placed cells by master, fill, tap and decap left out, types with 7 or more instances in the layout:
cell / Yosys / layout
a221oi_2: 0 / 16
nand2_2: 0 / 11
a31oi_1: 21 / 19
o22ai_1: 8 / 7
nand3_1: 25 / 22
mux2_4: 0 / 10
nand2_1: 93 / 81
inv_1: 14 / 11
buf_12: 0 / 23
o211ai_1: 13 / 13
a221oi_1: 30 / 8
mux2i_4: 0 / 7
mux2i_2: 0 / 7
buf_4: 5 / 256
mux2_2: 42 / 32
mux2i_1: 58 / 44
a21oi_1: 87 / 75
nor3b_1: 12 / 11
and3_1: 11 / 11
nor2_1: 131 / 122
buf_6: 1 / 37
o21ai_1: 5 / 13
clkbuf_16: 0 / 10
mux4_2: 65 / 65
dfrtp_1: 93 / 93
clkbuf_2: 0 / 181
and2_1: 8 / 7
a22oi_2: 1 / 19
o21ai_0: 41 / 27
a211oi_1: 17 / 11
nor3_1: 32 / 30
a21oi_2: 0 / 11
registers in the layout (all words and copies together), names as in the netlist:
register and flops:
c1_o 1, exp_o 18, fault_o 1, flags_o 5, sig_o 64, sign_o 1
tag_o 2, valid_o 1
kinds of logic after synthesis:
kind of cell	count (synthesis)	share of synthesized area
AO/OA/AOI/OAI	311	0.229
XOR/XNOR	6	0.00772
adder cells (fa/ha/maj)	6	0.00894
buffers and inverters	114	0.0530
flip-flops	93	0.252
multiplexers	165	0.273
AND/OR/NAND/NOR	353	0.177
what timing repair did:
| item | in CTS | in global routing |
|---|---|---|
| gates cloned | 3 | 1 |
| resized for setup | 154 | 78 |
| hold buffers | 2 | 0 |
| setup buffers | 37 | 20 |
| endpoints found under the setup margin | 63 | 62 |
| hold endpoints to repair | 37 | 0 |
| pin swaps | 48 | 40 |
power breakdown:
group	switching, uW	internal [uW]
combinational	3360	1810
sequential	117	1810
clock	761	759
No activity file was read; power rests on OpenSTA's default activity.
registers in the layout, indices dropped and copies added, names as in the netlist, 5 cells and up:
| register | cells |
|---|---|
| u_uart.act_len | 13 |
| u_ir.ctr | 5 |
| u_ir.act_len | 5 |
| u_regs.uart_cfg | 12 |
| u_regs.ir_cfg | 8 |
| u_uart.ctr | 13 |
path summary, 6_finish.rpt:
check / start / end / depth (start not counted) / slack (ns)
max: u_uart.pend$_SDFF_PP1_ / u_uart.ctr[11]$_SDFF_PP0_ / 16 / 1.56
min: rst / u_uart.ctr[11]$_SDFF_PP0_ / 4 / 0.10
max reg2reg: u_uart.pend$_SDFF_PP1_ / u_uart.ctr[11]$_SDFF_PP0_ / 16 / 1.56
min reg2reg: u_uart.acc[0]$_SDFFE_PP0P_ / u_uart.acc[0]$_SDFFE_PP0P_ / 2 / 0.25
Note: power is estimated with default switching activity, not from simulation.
### config.mk
export PLATFORM = sky130hd
export DESIGN_NAME = pm_cap_regs
export DESIGN_NICKNAME = d
export VERILOG_FILES = /design/src/rtl/pmcap_pkg.sv /design/src/rtl/pmcap_rst_sync.sv /design/src/rtl/pmcap_csr.sv /design/src/rtl/pmcap_rdpath.sv /design/src/rtl/pmcap_gate.sv /design/src/rtl/pm_cap_regs.sv
export SDC_FILE = /design/constraint.sdc
export NUM_CORES = 1
export LEC_CHECK = 0
export CAP_MARGIN = 10
export CORE_MARGIN = 2
export CORE_UTILIZATION = 53
export CTS_CLUSTER_SIZE = 14
export DETAILED_ROUTE_END_ITERATION = 8
export DONT_BUFFER_PORTS = 1
export PLACE_DENSITY = 0.71
export SETUP_SLACK_MARGIN = 0.1
export SLEW_MARGIN = 30
export SYNTH_ARGS = -nofsm -noshare
export SYNTH_HDL_FRONTEND = slang
export SYNTH_SLANG_ARGS = --single-unit
### constraint.sdc
create_clock -name clk -period 0.8 [get_ports clk]
set_input_delay 0.04 -clock clk [delete_from_list [all_inputs] [get_ports clk]]
set_output_delay 0.04 -clock clk [all_outputs]
set_load 0.05 [all_outputs]
### src/rtl/pmcap_pkg.sv
package pmcap_pkg;

  localparam int unsigned DATA_W = 32;
  localparam int unsigned LANES  = DATA_W / 8;

  typedef enum logic [1:0] {
    PS_D0   = 2'b00,
    PS_RSV1 = 2'b01,
    PS_RSV2 = 2'b10,
    PS_D3H  = 2'b11
  } pstate_e;

  localparam int unsigned BIT_PS_LO   = 0;
  localparam int unsigned BIT_NOSRST  = 3;
  localparam int unsigned BIT_WAKE_EN = 8;
  localparam int unsigned BIT_WAKE_ST = 15;

  localparam logic [7:0] CAP_ID_PM  = 8'h01;
  localparam logic [7:0] CAP_NEXT   = 8'h00;

  typedef struct packed {
    pstate_e ps;
    logic    wake_en;
    logic    wake_st;
  } csr_t;

  function automatic logic ps_legal(input logic [1:0] code);
    return (code == PS_D0) || (code == PS_D3H);
  endfunction

  function automatic logic [DATA_W-1:0] pack_csr(input csr_t c);
    logic [DATA_W-1:0] w;
    w = '0;
    w[BIT_PS_LO +: 2]  = c.ps;
    w[BIT_NOSRST]      = 1'b1;
    w[BIT_WAKE_EN]     = c.wake_en;
    w[BIT_WAKE_ST]     = c.wake_st;
    return w;
  endfunction

endpackage

### src/rtl/pmcap_rst_sync.sv
module pmcap_rst_sync #(
  parameter int unsigned STAGES = 2
) (
  input  logic clk,
  input  logic rst_n,
  output logic rst_sync_n
);

  logic [STAGES-1:0] chain_q;
  logic [STAGES-1:0] chain_d;

  always_comb begin
    chain_d = {chain_q[STAGES-2:0], 1'b1};
  end

  always_ff @(posedge clk or negedge rst_n) begin
    if (!rst_n) chain_q <= '0;
    else        chain_q <= chain_d;
  end

  assign rst_sync_n = chain_q[STAGES-1];

endmodule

● ● ● ●

What to work on ▸
Copy all the lines from the data above that hold the word "registers".

Worked solution ▸
registers in the layout (all words and copies together), names as in the netlist:
registers in the layout, indices dropped and copies added, names as in the netlist, 5 cells and up:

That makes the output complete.